[Start of Attachment]

--- src/rtl/fifo_pkg.sv ---
// -----------------------------------------------------------------------------
// fifo_pkg
// Shared types and constants for the dpram FIFO controller and its skid buffer.
//   ptr_t       RAM pointer at the default address width (sets ADDR_W's default)
//   SKID_DEPTH  number of output skid entries behind the RAM read port
//   skid_cnt_t  occupancy count of the skid buffer (0..SKID_DEPTH)
// -----------------------------------------------------------------------------
package fifo_pkg;

  localparam int ADDR_W_DEFAULT = 8;
  localparam int SKID_DEPTH     = 2;

  typedef logic [ADDR_W_DEFAULT-1:0]          ptr_t;
  typedef logic [$clog2(SKID_DEPTH+1)-1:0]    skid_cnt_t;

endpackage

--- src/rtl/fifo_skid2.sv ---
// -----------------------------------------------------------------------------
// fifo_skid2
// Two-entry first-word-fall-through register buffer. Entry 0 is always the
// head, so head is valid whenever count != 0. Push and pop in the same cycle
// are both honoured; flush empties the buffer and drops that cycle's push/pop.
// Ports:
//   clock, reset   clock and asynchronous active-high reset
//   flush          synchronous clear of the occupancy
//   push/push_data append a word at the tail
//   pop            remove the head word
//   count          words held (0..2)
//   head           head word, meaningful only while count != 0
// -----------------------------------------------------------------------------
module fifo_skid2
  import fifo_pkg::*;
#(
  parameter int DATA_W = 8
) (
  input  logic              clock,
  input  logic              reset,
  input  logic              flush,
  input  logic              push,
  input  logic [DATA_W-1:0] push_data,
  input  logic              pop,
  output skid_cnt_t         count,
  output logic [DATA_W-1:0] head
);

  logic [DATA_W-1:0] ent0_q, ent0_d;
  logic [DATA_W-1:0] ent1_q, ent1_d;
  skid_cnt_t         cnt_q, cnt_d;

  always_comb begin
    // NOTE: every signal gets a default first so no path leaves it unassigned,
    // which would otherwise infer a latch.
    ent0_d = ent0_q;
    ent1_d = ent1_q;
    cnt_d  = cnt_q;
    if (flush) begin
      cnt_d = '0;
    end else begin
      case ({push, pop})
        2'b10: begin
          if (cnt_q == '0) ent0_d = push_data;
          else             ent1_d = push_data;
          cnt_d = cnt_q + 2'd1;
        end
        2'b01: begin
          ent0_d = ent1_q;
          cnt_d  = cnt_q - 2'd1;
        end
        2'b11: begin
          // Count is unchanged; the pushed word lands behind whatever remains.
          if (cnt_q == 2'd1) begin
            ent0_d = push_data;
          end else begin
            ent0_d = ent1_q;
            ent1_d = push_data;
          end
        end
        default: ;
      endcase
    end
  end

  // NOTE: sequential state uses non-blocking assignments so every flop samples
  // the pre-edge values regardless of statement order.
  always_ff @(posedge clock or posedge reset) begin
    if (reset) cnt_q <= '0;
    else       cnt_q <= cnt_d;
  end

  // NOTE: data entries are deliberately not reset; the count alone decides
  // validity, and leaving storage unreset keeps it plain registers.
  always_ff @(posedge clock) begin
    ent0_q <= ent0_d;
    ent1_q <= ent1_d;
  end

  assign count = cnt_q;
  assign head  = ent0_q;

endmodule

--- src/rtl/dpram_fifo_ctrl.sv ---
// -----------------------------------------------------------------------------
// dpram_fifo_ctrl
// Synchronous FIFO controller around an external dual-port RAM. Port A writes
// (valid/ready producer), port B reads into a 2-entry FWFT skid so the consumer
// sees 1 word/cycle.
// Ports:
//   clock, reset, flush    clock, async active-high reset, sync clear
//   wr_valid/ready/data    producer handshake
//   rd_valid/ready/data    FWFT consumer handshake
//   level                  words held: RAM + in-flight read + skid
//   ram_addr_a/data_a/wren_a  RAM write port
//   ram_addr_b/rden_b/q_b     RAM read port (q_b valid the cycle after rden_b)
// -----------------------------------------------------------------------------
module dpram_fifo_ctrl
  import fifo_pkg::*;
#(
  parameter int ADDR_W = $bits(ptr_t),
  parameter int DATA_W = 8
) (
  input  logic              clock,
  input  logic              reset,
  input  logic              flush,
  input  logic              wr_valid,
  output logic              wr_ready,
  input  logic [DATA_W-1:0] wr_data,
  output logic              rd_valid,
  input  logic              rd_ready,
  output logic [DATA_W-1:0] rd_data,
  output logic [ADDR_W+1:0] level,
  output logic [ADDR_W-1:0] ram_addr_a,
  output logic [DATA_W-1:0] ram_data_a,
  output logic              ram_wren_a,
  output logic [ADDR_W-1:0] ram_addr_b,
  output logic              ram_rden_b,
  input  logic [DATA_W-1:0] ram_q_b
);

  localparam int              DEPTH     = 2 ** ADDR_W;
  localparam logic [ADDR_W:0] DEPTH_CNT = (ADDR_W+1)'(DEPTH);

  logic [ADDR_W-1:0] wptr_q, wptr_d;
  logic [ADDR_W-1:0] rptr_q, rptr_d;
  logic [ADDR_W:0]   ram_cnt_q, ram_cnt_d;
  logic              pend_q, pend_d;

  skid_cnt_t         skid_cnt;
  logic [DATA_W-1:0] skid_head;
  logic              accept, issue, pop;
  logic [2:0]        skid_after;

  always_comb begin
    wr_ready = (ram_cnt_q != DEPTH_CNT);
    rd_valid = (skid_cnt != '0);
    // Flush wins over both handshakes in the same cycle.
    accept   = wr_valid & wr_ready & ~flush;
    pop      = rd_valid & rd_ready & ~flush;
    // Skid occupancy once this cycle's pop and last cycle's fetch settle;
    // a new fetch is only allowed if its word will still find a free entry.
    skid_after = 3'(skid_cnt) + 3'(pend_q) - 3'(pop);
    // The registered count excludes this cycle's write, so port B never
    // reads the address port A is writing.
    issue    = (ram_cnt_q != '0) && (skid_after < 3'(SKID_DEPTH)) && !flush;

    wptr_d    = accept ? wptr_q + 1'b1 : wptr_q;
    rptr_d    = issue  ? rptr_q + 1'b1 : rptr_q;
    ram_cnt_d = ram_cnt_q + (ADDR_W+1)'(accept) - (ADDR_W+1)'(issue);
    pend_d    = issue;
    if (flush) begin
      wptr_d    = '0;
      rptr_d    = '0;
      ram_cnt_d = '0;
      pend_d    = 1'b0;
    end
  end

  always_ff @(posedge clock or posedge reset) begin
    if (reset) begin
      wptr_q    <= '0;
      rptr_q    <= '0;
      ram_cnt_q <= '0;
      pend_q    <= 1'b0;
    end else begin
      wptr_q    <= wptr_d;
      rptr_q    <= rptr_d;
      ram_cnt_q <= ram_cnt_d;
      pend_q    <= pend_d;
    end
  end

  // The word fetched last cycle is on ram_q_b now; pend_q marks it.
  fifo_skid2 #(.DATA_W(DATA_W)) u_skid (
    .clock     (clock),
    .reset     (reset),
    .flush     (flush),
    .push      (pend_q),
    .push_data (ram_q_b),
    .pop       (pop),
    .count     (skid_cnt),
    .head      (skid_head)
  );

  assign rd_data    = skid_head;
  assign level      = (ADDR_W+2)'(ram_cnt_q) + (ADDR_W+2)'(pend_q) + (ADDR_W+2)'(skid_cnt);
  assign ram_addr_a = wptr_q;
  assign ram_data_a = wr_data;
  assign ram_wren_a = accept;
  assign ram_addr_b = rptr_q;
  assign ram_rden_b = issue;

endmodule
--- config.mk ---
export PLATFORM = sky130hd
export DESIGN_NAME = dpram_fifo_ctrl
export DESIGN_NICKNAME = d
export VERILOG_FILES = /design/src/rtl/fifo_pkg.sv /design/src/rtl/fifo_skid2.sv /design/src/rtl/dpram_fifo_ctrl.sv
export SDC_FILE = /design/constraint.sdc
export NUM_CORES = 1
export LEC_CHECK = 0
export CAP_MARGIN = 20
export CORE_ASPECT_RATIO = 1.4
export CORE_UTILIZATION = 45
export DETAILED_ROUTE_END_ITERATION = 6
export PLACE_DENSITY = 0.73
export SLEW_MARGIN = 0
export SYNTH_ARGS = -nofsm -noshare
export SYNTH_HDL_FRONTEND = slang
export SYNTH_SLANG_ARGS = --single-unit
--- constraint.sdc ---
create_clock -name clock -period 4.8 [get_ports clock]
set_clock_uncertainty 0.15 [all_clocks]
set_input_delay 0.72 -clock clock [delete_from_list [all_inputs] [get_ports clock]]
set_output_delay 0.72 -clock clock [all_outputs]
set_load 0.005 [all_outputs]
# After elaboration in Yosys (flattened, before gate mapping)
# Index checks and enable logic that the tools add are counted.
# word_totals
ff_bits	44
inputBits	21
out_inout_bits	46
wordCells	58
# op_classes
addsub	10
n_lt_le_gt_ge	1
n_eq_ne	8
muxes	14
bitwise	5
n_reduce_logical	13
# op_table
op	n
8-bit 2-to-1 mux	8
8-bit case mux with 3 select lines	1
8-bit by 1-bit adder with 8-bit output (second input constant)	2
8-bit case mux with 2 select lines	1
10-bit by 2-bit adder with 10-bit output	1
9-bit by 1-bit adder with 10-bit output	1
9-bit by 1-bit adder with 9-bit output	1
9-bit 2-to-1 mux	1
9-bit != test (second input constant)	1
9-bit nonzero test	1
9-bit by 1-bit subtractor with 9-bit output	1
2-bit nonzero test	4
3-bit nonzero test	2
1-bit bitwise AND	4
2-bit by 1-bit equality test with 1-bit output (second input constant)	2
2-bit equality test (second input constant)	2
2-bit != test (second input constant)	2
2-bit case mux with 2 select lines	1
4-bit AND reduction	1
2-bit by 1-bit adder with 3-bit output	1
3-bit by 2-bit less-than comparator with 1-bit output (second input constant)	1
3-bit AND reduction	1
3-bit by 1-bit subtractor with 3-bit output	1
2-bit by 1-bit adder with 2-bit output (second input constant)	1
other kinds (8)	9

# Logic depth before layout (Yosys ltp)
# depth
ltp_word	9
ltp_mapped	20
ltp_nobuf	19

# Hierarchy
# A second synthesis with hierarchy kept.
# unflattened
cells_unflattened	249
area_unflattened_um2	2646.3
# by_module_without_submodules
module	n_inst	cells_each	area_each_um2	seq_area_each_um2
dpram_fifo_ctrl	1	204	1884.3	650.6
fifo_skid2	1	45	762.0	530.5

# Worst setup path after synthesis
# No wires, ideal clock.
# synth_path
path_type	input -> register
from	in flush
to	reg ram_cnt_q[8]
t_arrival_ns	4.205
required_time_ns	4.525
slack_ns	0.320
path_stages	19
n_path_buf	2
path_cell_list	buf_2 -> nor2_1 -> nand2_1 -> inv_1 -> ha_1 -> nand2b_1 -> fa_1 -> xnor2_1 -> o211ai_4 -> buf_6 -> nor2_1 -> ha_1 -> inv_1 -> ha_1 -> fa_1 -> a211o_1 -> nand3_1 -> o2bb2ai_1 -> mux2_2
# synth_between
elab_chain_len	8
word_cells_on_any_way	11
classes_between	3 x add/sub; 1 x order compare; 1 x mux; 3 x bitwise; 3 x reduce/logical
# synth_lines
element	line_no	source
from (decl)	dpram_fifo_ctrl.sv:22	input logic flush,
1-bit NOT (no line)	n/a	
1-bit bitwise AND	dpram_fifo_ctrl.sv:56	pop = rd_valid & rd_ready & ~flush;
3-bit by 1-bit subtractor with 3-bit output	dpram_fifo_ctrl.sv:59	skid_after = 3'(skid_cnt) + 3'(pend_q) - 3'(pop);
3-bit by 2-bit less-than comparator with 1-bit output	dpram_fifo_ctrl.sv:62	issue = (ram_cnt_q != '0) && (skid_after < 3'(SKID_DEPTH)) && !flush;
1-bit logical AND	dpram_fifo_ctrl.sv:62	
1-bit logical AND *	dpram_fifo_ctrl.sv:62	
via ram_rden_b	dpram_fifo_ctrl.sv:34	output logic ram_rden_b,
9-bit by 1-bit subtractor with 9-bit output *	dpram_fifo_ctrl.sv:66	ram_cnt_d = ram_cnt_q + (ADDR_W+1)'(accept) - (ADDR_W+1)'(issue);
9-bit 2-to-1 mux *	dpram_fifo_ctrl.sv:68	if (flush) begin
via ram_cnt_d[8]	dpram_fifo_ctrl.sv:43	logic [ADDR_W:0] ram_cnt_q, ram_cnt_d;
to (signal assigned)	dpram_fifo_ctrl.sv:85	ram_cnt_q <= ram_cnt_d;
to (decl)	dpram_fifo_ctrl.sv:43	
# The timed path passes the listed nets; every way through them passes the cells marked *.
# A chain may end at the register's enable or synchronous reset.

# Worst setup path in the final report
# layout_path
from	in flush
to	reg ram_cnt_q[8]
# layout_between
elab_chain_len	8
word_cells_on_any_way	11
classes_between	3 x add/sub; 1 x order compare; 1 x mux; 3 x bitwise; 3 x reduce/logical
# layout_lines
element	line_no
1-bit NOT (no line)	n/a
1-bit bitwise AND	dpram_fifo_ctrl.sv:56
3-bit by 1-bit subtractor with 3-bit output	dpram_fifo_ctrl.sv:59
3-bit by 2-bit less-than comparator with 1-bit output	dpram_fifo_ctrl.sv:62
1-bit logical AND (2 in series)	dpram_fifo_ctrl.sv:62
9-bit by 1-bit subtractor with 9-bit output	dpram_fifo_ctrl.sv:66
9-bit 2-to-1 mux *	dpram_fifo_ctrl.sv:68
via ram_cnt_d[8]	dpram_fifo_ctrl.sv:43
# Marked as above.

==> summary.md <==
| Metric | Value |
|---|---|
| Crit path kind | `in2reg` |
| Worst Setup Start Kind | `input port` |
| Final ANT Viol Nets | `0` |
| Hold path startpoint | `u_skid.ent1_q[7]` |
| WP data required | `4.84 ns` |
| Initial antenna violation count | `0` |
| Register-to-Register Path Depth | `19` |
| Peak VDD IR | `0.000255 V` |
| Synth Area in XOR/XNOR | `0.0548` |
| Most common cell after layout, fill and taps aside | `clkdlybuf4s50_1` |
| Fmax | `0.223 GHz` |
| Syn Inst Count | `259` |
| Syn_nets | `308` |
| Overall routing resource usage | `0.193` |
| GRT Residual Overflow | `0` |
| Largest net degree at the start of global routing | `37` |
| Nature of the critical path endpoint | `flop` |
| Mean Syn Cell Area | `10.5 um2` |
| Wire length per cell | `14.4 um` |
| CTS tree | `done` |
| Post-synth top area cell | `dfrtp_1` |
| Share of the synthesized area in the top cell type | `0.258` |
| Status | `completed` |
| Finish-stage setup viols | `0` |
| CTS buffer count | `5` |
| Register Area | `1180 um2` |
| Part of the Yosys area used for sequential elements | `0.435` |
| Clk slew on worst S/H paths | `0.08 ns` |
| Worst reg2reg endpoint | `ram_cnt_q[8]` |
| CTS Buffer Depth | `2` |
| Via Count | `2039` |
| Top_reg_cell synth | `dfrtp_1` |
| Compound-Gate Fraction of Synth Area | `0.0953` |
| Largest family of logic cells by synthesized area | `simple AND/OR/NAND/NOR gates` |
| Slew of the pin with the lowest slew margin | `0.760 ns` |
| Share of layout cells above drive strength 1 | `0.0814` |
| DP Worst Slack | `-0.0112 ns` |
| Clk sink count | `44` |
| Crit Reg-Reg Startpoint | `u_skid.count[1]` |
| Delay of the slowest critical-path stage | `0.44 ns` |
| RSZ-0062 raised after global routing | `no` |
| Clk Latency, worst-skew pair | `0.30 ns` |
| Number of global-route vias before repair | `2069` |
| Final Util | `0.579` |
| Slowest cell on crit path | `clkdlybuf4s50_1` |
| Final HPWL DP | `4.11 mm` |
| Commonest cells after routing, fill and taps aside | `clkdlybuf4s50_1 (50), dfrtp_1 (28), inv_1 (24), ha_1 (24), nor2_1 (22)` |
| Crit path time final | `4.49 ns` |
| Diodes inserted | `0` |
| Multiplexer area fraction after synthesis | `0.0567` |
| Synth top area cells | `dfrtp_1 (26%), edfxtp_1 (18%), ha_1 (11%)` |
| Post-synth EDFFs | `16` |
| GP Congestion | `0.839` |
| Total Wirelength | `5.43 mm` |
| Post-CTS resize count | `0` |
| Final worst setup slack | `0.308 ns` |
| Final nets | `355` |
| Period utilisation layout | `0.936` |
| Worst Hold End | `u_skid.head[7]` |
| Biggest fanout along the worst timing path | `3` |
| Cell row count | `33` |
| Unique cell type count in the Yosys netlist | `43` |
| R2R setup slack | `0.34 ns` |
| PortBufs | `50` |
| Worst rel slew slack | `0.493` |
| Area grow syn2layout | `24.1%` |
| Multi-input gate area | `1350 um2` |
| Cts hold-fix bufs | `0` |
| Hold Path Depth | `1` |
| DR vias/cell | `5.41` |
| Final Hold Fails | `0` |
| Die X | `67.7 um` |
| Die height | `93.9 um` |
| Worst Path Arrival | `4.53 ns` |
| Post-Syn Area | `2720 um2` |
| Fill cells | `493` |
| H-tree levels | `2` |
| Pwr Density | `559 nW/um2` |
| Max-cap violations | `0` |
| Final Slew Violations | `0` |
| Core Footprint | `5820 um2` |
| Post-synthesis adder-cell area fraction | `0.140` |
| Post-CTS Setup Bufs | `0` |
| First-pass GRT wire length | `9.19 mm` |
| Top Ports | `67` |
| Crit-path cells | `clkdlybuf4s50_1 -> nor2_1 -> nand2_1 -> inv_1 -> ha_1 -> nand2b_1 -> fa_1 -> xnor2_1 -> o211ai_4 -> nor2_1 -> ha_1 -> inv_1 -> ha_1 -> fa_1 -> a211o_1 -> nand3_1 -> o2bb2ai_1 -> mux2_2` |
| Ys Warns | `0` |
| HP Class | `reg2reg` |
| Iter 0 DRT Violations | `107` |
| Leakage power | `0.00141 uW` |
| CTS root buf | `clkbuf_8` |
| Drt pass-1 iters | `4` |
| Full die area | `6360 um2` |
| Seq cells post-synth | `44` |
| Synth async-reset ratio | `0.636` |
| Starting Density | `0.467` |
| Post-Synth Simple-Gate Area | `0.152` |
| DRC Markers | `0` |
| Most common cell type on the critical path | `ha_1` |
[cell families (layout without fill, tap and decap cells)]
| logic type | after synthesis | count (layout) |
|---|---|---|
| AO/OA/AOI/OAI | 40 | 40 |
| XOR/XNOR | 17 | 17 |
| adder cells (fa/ha/maj) | 28 | 28 |
| buffers and inverters | 38 | 86 |
| flip-flops | 44 | 44 |
| multiplexers | 14 | 14 |
| AND/OR/NAND/NOR | 78 | 78 |
[cells in the mapped netlist, types with 4 or more instances]
cell type and number:
a21oi_1 13, o21ai_0 6, inv_1 24, or4_1 4
xor2_1 6, nand4_1 5, fa_1 4, ha_1 24
or3_1 6, dfrtp_1 28, nor2b_1 5, mux2_2 10
buf_4 8, edfxtp_1 16, a31oi_1 4, nor2_1 22
nand2_1 11, nand3_1 11, o31ai_1 4, xnor2_1 11
[metal layers]
layer | up-vias | GRT usage | wire (um)
met2 | 51 | 0.341 | 2860
met1 | 979 | 0.212 | 2240
met3 | 14 | 0.0231 | 156
li1 | 995 | - | -
met5 | - | 0 | 0
met4 | 0 | 0.119 | 170
[layout make-up]
cell class	count	area share
Timing Repair Buffer	54	0.163
Clock inverter	2	0.0104
Inverter	24	0.0267
Clock buffer	6	0.0215
Tap cell	70	0.0260
Multi-Input combinational cell	177	0.402
Sequential cell	44	0.350
[power breakdown]
group          switching (uW)  leakage [uW]  internal [uW]  total [uW]
Sequential               88.5      0.000522            475         564
Combinational             515      0.000835            526        1040
Clock                     125     0.0000552            154         280
[sequential cells by signal, indices dropped and copies added (netlist names)]
register and cells:
ram_addr_a 8, u_skid.ent1_q 8, ram_cnt_q 9, u_skid.head 8, u_skid.count 2, pend_q 1
ram_addr_b 8
[worst max-delay path: cells and delay by family]
family                     cells  cell delay [ns]
AOI/OAI and AO/OA              3             0.55
xor gates and xnor gates       1             0.27
adders and majority gates      5             1.42
buffers and inverters          3             0.60
muxes                          1             0.34
and+or+nand+nor                5             0.63
[worst max-delay path by stage]
stage,from,endpoint,depth (start not counted)
after floorplan,flush,ram_cnt_q[8],19
after global placement,flush,ram_cnt_q[8],18
after detailed placement,flush,ram_cnt_q[8],18
after CTS,flush,ram_cnt_q[8],18
after global routing,u_skid.count[1],ram_cnt_q[8],19
final,flush,ram_cnt_q[8],18
[per-stage QoR]
step                      hold slack, ns  power, uW  std cells  area [um2]  TNS (ns)
after detailed placement           0.385       1610        369        3260   -0.0112
after floorplan                    0.375       1270        259        2720         0
after global placement             0.378       1590        368        3240         0
final                              0.401       1880        377        3370         0
after global routing               0.422       2060        377        3370         0
after CTS                          0.404       1900        377        3370         0
No activity file was read; power rests on OpenSTA's default activity.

[End of Attachment]

[What you will do] Whenever a line in the material above holds the string "Largest", copy that line in full.

[Final answer]
| Largest net degree at the start of global routing | `37` |
| Largest family of logic cells by synthesized area | `simple AND/OR/NAND/NOR gates` |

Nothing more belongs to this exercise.